**Exercise instructions**. Only one number is wanted: the count of lines in the records below that hold the word "drive".
•••
**src/rtl/cpu_pkg.sv**
```systemverilog
// Shared definitions for the parametrised core: opcodes, state encoding, ALU ops,
// flag positions and the debug bus layout.
package cpu_pkg;

    localparam logic [7:0] OP_NOP    = 8'h00;
    localparam logic [7:0] OP_MVI_B  = 8'h06;
    localparam logic [7:0] OP_MVI_A  = 8'h3E;
    localparam logic [7:0] OP_MOV_BA = 8'h47;
    localparam logic [7:0] OP_MOV_AB = 8'h78;
    localparam logic [7:0] OP_MOV_BC = 8'h41;
    localparam logic [7:0] OP_MOV_CB = 8'h48;
    localparam logic [7:0] OP_MOV_BH = 8'h44;
    localparam logic [7:0] OP_MOV_HB = 8'h60;
    localparam logic [7:0] OP_MOV_BL = 8'h45;
    localparam logic [7:0] OP_MOV_LB = 8'h68;
    localparam logic [7:0] OP_MOV_MB = 8'h70;
    localparam logic [7:0] OP_MOV_BM = 8'h46;
    localparam logic [7:0] OP_ADD_B  = 8'h80;
    localparam logic [7:0] OP_ADD_M  = 8'h86;
    localparam logic [7:0] OP_SUB_B  = 8'h90;
    localparam logic [7:0] OP_ANA_B  = 8'hA0;
    localparam logic [7:0] OP_XRA_B  = 8'hA8;
    localparam logic [7:0] OP_CMP_B  = 8'hB8;
    localparam logic [7:0] OP_INR_A  = 8'h3C;
    localparam logic [7:0] OP_DCR_A  = 8'h3D;
    localparam logic [7:0] OP_JMP    = 8'hC3;
    localparam logic [7:0] OP_JZ     = 8'hCA;
    localparam logic [7:0] OP_JNZ    = 8'hC2;
    localparam logic [7:0] OP_JC     = 8'hDA;
    localparam logic [7:0] OP_JNC    = 8'hD2;
    localparam logic [7:0] OP_CALL   = 8'hCD;
    localparam logic [7:0] OP_RET    = 8'hC9;
    localparam logic [7:0] OP_PUSH_B = 8'hC5;
    localparam logic [7:0] OP_POP_B  = 8'hC1;
    localparam logic [7:0] OP_HLT    = 8'h76;

    typedef enum logic [3:0] {
        F_ADDR = 4'd0,
        F_WAIT = 4'd1,
        F_DEC  = 4'd2,
        EXEC   = 4'd3,
        O_ADDR = 4'd4,
        O_WAIT = 4'd5,
        O_LOAD = 4'd6,
        W_DROP = 4'd7,
        HALT   = 4'd8
    } state_t;

    typedef enum logic [2:0] {
        ALU_ADD, ALU_SUB, ALU_AND, ALU_XOR, ALU_INC, ALU_DEC
    } alu_op_t;

    // Flags are held as a 4-bit vector so they drop straight into the debug bus.
    localparam int FLAG_CY = 3;
    localparam int FLAG_S  = 2;
    localparam int FLAG_Z  = 1;
    localparam int FLAG_P  = 0;

    // Debug bus, MSB first: {CY,S,Z,P, state, IR, A, B, C, H, L, SP, PC}
    function automatic int dbg_width(input int data_w, input int addr_w);
        return 5 * data_w + 2 * addr_w + 16;
    endfunction

endpackage

```
**src/rtl/cpu_alu.sv**
```systemverilog
// Combinational ALU: result plus CY/S/Z/P. INC/DEC pass the incoming carry through.
module cpu_alu
    import cpu_pkg::*;
#(
    parameter int DATA_W = 8
) (
    input  alu_op_t           op,
    input  logic [DATA_W-1:0] a,
    input  logic [DATA_W-1:0] b,
    input  logic              cy_in,
    output logic [DATA_W-1:0] result,
    output logic              cy,
    output logic              s,
    output logic              z,
    output logic              p
);

    logic [DATA_W:0] ext;

    always_comb begin
        ext = {1'b0, a};
        cy  = cy_in;
        case (op)
            ALU_ADD: begin
                ext = {1'b0, a} + {1'b0, b};
                cy  = ext[DATA_W];
            end
            // The extra top bit of the difference is the borrow (a < b).
            ALU_SUB: begin
                ext = {1'b0, a} - {1'b0, b};
                cy  = ext[DATA_W];
            end
            ALU_AND: begin
                ext = {1'b0, a & b};
                cy  = 1'b0;
            end
            ALU_XOR: begin
                ext = {1'b0, a ^ b};
                cy  = 1'b0;
            end
            ALU_INC: ext = {1'b0, a + DATA_W'(1)};
            ALU_DEC: ext = {1'b0, a - DATA_W'(1)};
            default: ext = {1'b0, a};
        endcase
        result = ext[DATA_W-1:0];
        s      = result[DATA_W-1];
        z      = (result == '0);
        p      = ~^result;
    end

endmodule

```
**src/rtl/cpu_core_param.sv**
```systemverilog
// Stepped fetch/decode/execute core with hardware stack; one FSM state per enabled step.
//
// state  | meaning
// F_ADDR | drive PC onto mem_addr
// F_WAIT | RAM read in flight
// F_DEC  | latch opcode, choose path
// EXEC   | register/ALU op, untaken jump, write setup (MOV M,B / PUSH / CALL push)
// O_ADDR | drive operand/memory/stack address
// O_WAIT | RAM read in flight
// O_LOAD | consume read data
// W_DROP | release mem_we
// HALT   | stopped until reset
module cpu_core_param
    import cpu_pkg::*;
#(
    parameter int                DATA_W   = 8,
    parameter int                ADDR_W   = 8,
    parameter logic [ADDR_W-1:0] RESET_PC = '0
) (
    input  logic                                 clk_qzt,
    input  logic                                 reset,
    input  logic                                 en,
    input  logic                                 step,
    input  logic [DATA_W-1:0]                    mem_rdata,
    output logic [DATA_W-1:0]                    mem_wdata,
    output logic [ADDR_W-1:0]                    mem_addr,
    output logic                                 mem_we,
    output logic                                 halted,
    output logic [dbg_width(DATA_W, ADDR_W)-1:0] dbg_interface
);

    state_t            state, state_nxt;
    logic [ADDR_W-1:0] pc, pc_nxt, sp, sp_nxt, addr_nxt;
    logic [DATA_W-1:0] reg_a, reg_b, reg_c, reg_h, reg_l, z_tmp;
    logic [DATA_W-1:0] reg_a_nxt, reg_b_nxt, reg_c_nxt, reg_h_nxt, reg_l_nxt, z_tmp_nxt;
    logic [DATA_W-1:0] wdata_nxt;
    logic [7:0]        ir, ir_nxt, op_d;
    logic [3:0]        flags, flags_nxt;
    logic              we_nxt, jmp_take;

    alu_op_t           alu_op;
    logic [DATA_W-1:0] alu_b, alu_res;
    logic              alu_cy, alu_s, alu_z, alu_p;

    cpu_alu #(.DATA_W(DATA_W)) u_alu (
        .op     (alu_op),
        .a      (reg_a),
        .b      (alu_b),
        .cy_in  (flags[FLAG_CY]),
        .result (alu_res),
        .cy     (alu_cy),
        .s      (alu_s),
        .z      (alu_z),
        .p      (alu_p)
    );

    always_ff @(posedge clk_qzt or negedge reset) begin
        if (!reset) begin
            state     <= F_ADDR;
            pc        <= RESET_PC;
            sp        <= '1;
            reg_a     <= '0;
            reg_b     <= '0;
            reg_c     <= '0;
            reg_h     <= '0;
            reg_l     <= '0;
            z_tmp     <= '0;
            ir        <= '0;
            flags     <= '0;
            mem_addr  <= '0;
            mem_wdata <= '0;
            mem_we    <= 1'b0;
        end else if (en && step) begin
            state     <= state_nxt;
            pc        <= pc_nxt;
            sp        <= sp_nxt;
            reg_a     <= reg_a_nxt;
            reg_b     <= reg_b_nxt;
            reg_c     <= reg_c_nxt;
            reg_h     <= reg_h_nxt;
            reg_l     <= reg_l_nxt;
            z_tmp     <= z_tmp_nxt;
            ir        <= ir_nxt;
            flags     <= flags_nxt;
            mem_addr  <= addr_nxt;
            mem_wdata <= wdata_nxt;
            mem_we    <= we_nxt;
        end
    end

    // Opcode is decoded straight off the RAM bus in F_DEC, before IR holds it.
    assign op_d  = mem_rdata[7:0];
    assign alu_b = (state == O_LOAD) ? mem_rdata : reg_b;

    always_comb begin
        case (op_d)
            OP_JMP:  jmp_take = 1'b1;
            OP_JZ:   jmp_take = flags[FLAG_Z];
            OP_JNZ:  jmp_take = ~flags[FLAG_Z];
            OP_JC:   jmp_take = flags[FLAG_CY];
            OP_JNC:  jmp_take = ~flags[FLAG_CY];
            default: jmp_take = 1'b0;
        endcase
        case (ir)
            OP_SUB_B, OP_CMP_B: alu_op = ALU_SUB;
            OP_ANA_B:           alu_op = ALU_AND;
            OP_XRA_B:           alu_op = ALU_XOR;
            OP_INR_A:           alu_op = ALU_INC;
            OP_DCR_A:           alu_op = ALU_DEC;
            default:            alu_op = ALU_ADD;
        endcase
    end

    always_comb begin
        state_nxt = state;
        pc_nxt    = pc;
        sp_nxt    = sp;
        reg_a_nxt = reg_a;
        reg_b_nxt = reg_b;
        reg_c_nxt = reg_c;
        reg_h_nxt = reg_h;
        reg_l_nxt = reg_l;
        z_tmp_nxt = z_tmp;
        ir_nxt    = ir;
        flags_nxt = flags;
        addr_nxt  = mem_addr;
        wdata_nxt = mem_wdata;
        we_nxt    = mem_we;
        case (state)
            F_ADDR: begin
                addr_nxt  = pc;
                we_nxt    = 1'b0;
                state_nxt = F_WAIT;
            end
            F_WAIT: state_nxt = F_DEC;
            F_DEC: begin
                ir_nxt = op_d;
                if (op_d == OP_HLT)
                    state_nxt = HALT;
                else if (jmp_take || op_d inside {OP_MVI_B, OP_MVI_A, OP_MOV_BM, OP_ADD_M,
                                                  OP_POP_B, OP_RET, OP_CALL})
                    state_nxt = O_ADDR;
                else
                    state_nxt = EXEC;
            end
            EXEC: begin
                state_nxt = F_ADDR;
                pc_nxt    = pc + ADDR_W'(1);
                case (ir)
                    OP_MOV_BA: reg_b_nxt = reg_a;
                    OP_MOV_AB: reg_a_nxt = reg_b;
                    OP_MOV_BC: reg_b_nxt = reg_c;
                    OP_MOV_CB: reg_c_nxt = reg_b;
                    OP_MOV_BH: reg_b_nxt = reg_h;
                    OP_MOV_HB: reg_h_nxt = reg_b;
                    OP_MOV_BL: reg_b_nxt = reg_l;
                    OP_MOV_LB: reg_l_nxt = reg_b;
                    OP_ADD_B, OP_SUB_B, OP_ANA_B, OP_XRA_B, OP_INR_A, OP_DCR_A: begin
                        reg_a_nxt = alu_res;
                        flags_nxt = {alu_cy, alu_s, alu_z, alu_p};
                    end
                    OP_CMP_B: flags_nxt = {alu_cy, alu_s, alu_z, alu_p};
                    OP_JZ, OP_JNZ, OP_JC, OP_JNC: pc_nxt = pc + ADDR_W'(2);
                    OP_MOV_MB: begin
                        addr_nxt  = reg_h[ADDR_W-1:0];
                        wdata_nxt = reg_b;
                        we_nxt    = 1'b1;
                        state_nxt = W_DROP;
                    end
                    OP_PUSH_B: begin
                        sp_nxt    = sp - ADDR_W'(1);
                        addr_nxt  = sp - ADDR_W'(1);
                        wdata_nxt = reg_b;
                        we_nxt    = 1'b1;
                        state_nxt = W_DROP;
                    end
                    // CALL arrives here after the target fetch; push the return address.
                    OP_CALL: begin
                        sp_nxt    = sp - ADDR_W'(1);
                        addr_nxt  = sp - ADDR_W'(1);
                        wdata_nxt = DATA_W'(pc + ADDR_W'(2));
                        we_nxt    = 1'b1;
                        pc_nxt    = z_tmp[ADDR_W-1:0];
                        state_nxt = W_DROP;
                    end
                    default: ;
                endcase
            end
            O_ADDR: begin
                state_nxt = O_WAIT;
                case (ir)
                    OP_MOV_BM, OP_ADD_M: addr_nxt = reg_h[ADDR_W-1:0];
                    OP_POP_B, OP_RET:    addr_nxt = sp;
                    default:             addr_nxt = pc + ADDR_W'(1);
                endcase
            end
            O_WAIT: state_nxt = O_LOAD;
            O_LOAD: begin
                state_nxt = F_ADDR;
                case (ir)
                    OP_MVI_B: begin
                        reg_b_nxt = mem_rdata;
                        pc_nxt    = pc + ADDR_W'(2);
                    end
                    OP_MVI_A: begin
                        reg_a_nxt = mem_rdata;
                        pc_nxt    = pc + ADDR_W'(2);
                    end
                    OP_MOV_BM: begin
                        reg_b_nxt = mem_rdata;
                        pc_nxt    = pc + ADDR_W'(1);
                    end
                    OP_ADD_M: begin
                        reg_a_nxt = alu_res;
                        flags_nxt = {alu_cy, alu_s, alu_z, alu_p};
                        pc_nxt    = pc + ADDR_W'(1);
                    end
                    OP_POP_B: begin
                        reg_b_nxt = mem_rdata;
                        sp_nxt    = sp + ADDR_W'(1);
                        pc_nxt    = pc + ADDR_W'(1);
                    end
                    OP_RET: begin
                        pc_nxt = mem_rdata[ADDR_W-1:0];
                        sp_nxt = sp + ADDR_W'(1);
                    end
                    OP_CALL: begin
                        z_tmp_nxt = mem_rdata;
                        state_nxt = EXEC;
                    end
                    default: pc_nxt = mem_rdata[ADDR_W-1:0];
                endcase
            end
            W_DROP: begin
                we_nxt    = 1'b0;
                state_nxt = F_ADDR;
            end
            HALT:    state_nxt = HALT;
            default: state_nxt = F_ADDR;
        endcase
    end

    assign halted        = (state == HALT);
    assign dbg_interface = {flags, state, ir, reg_a, reg_b, reg_c, reg_h, reg_l, sp, pc};

endmodule

```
•••
**Task result**. 2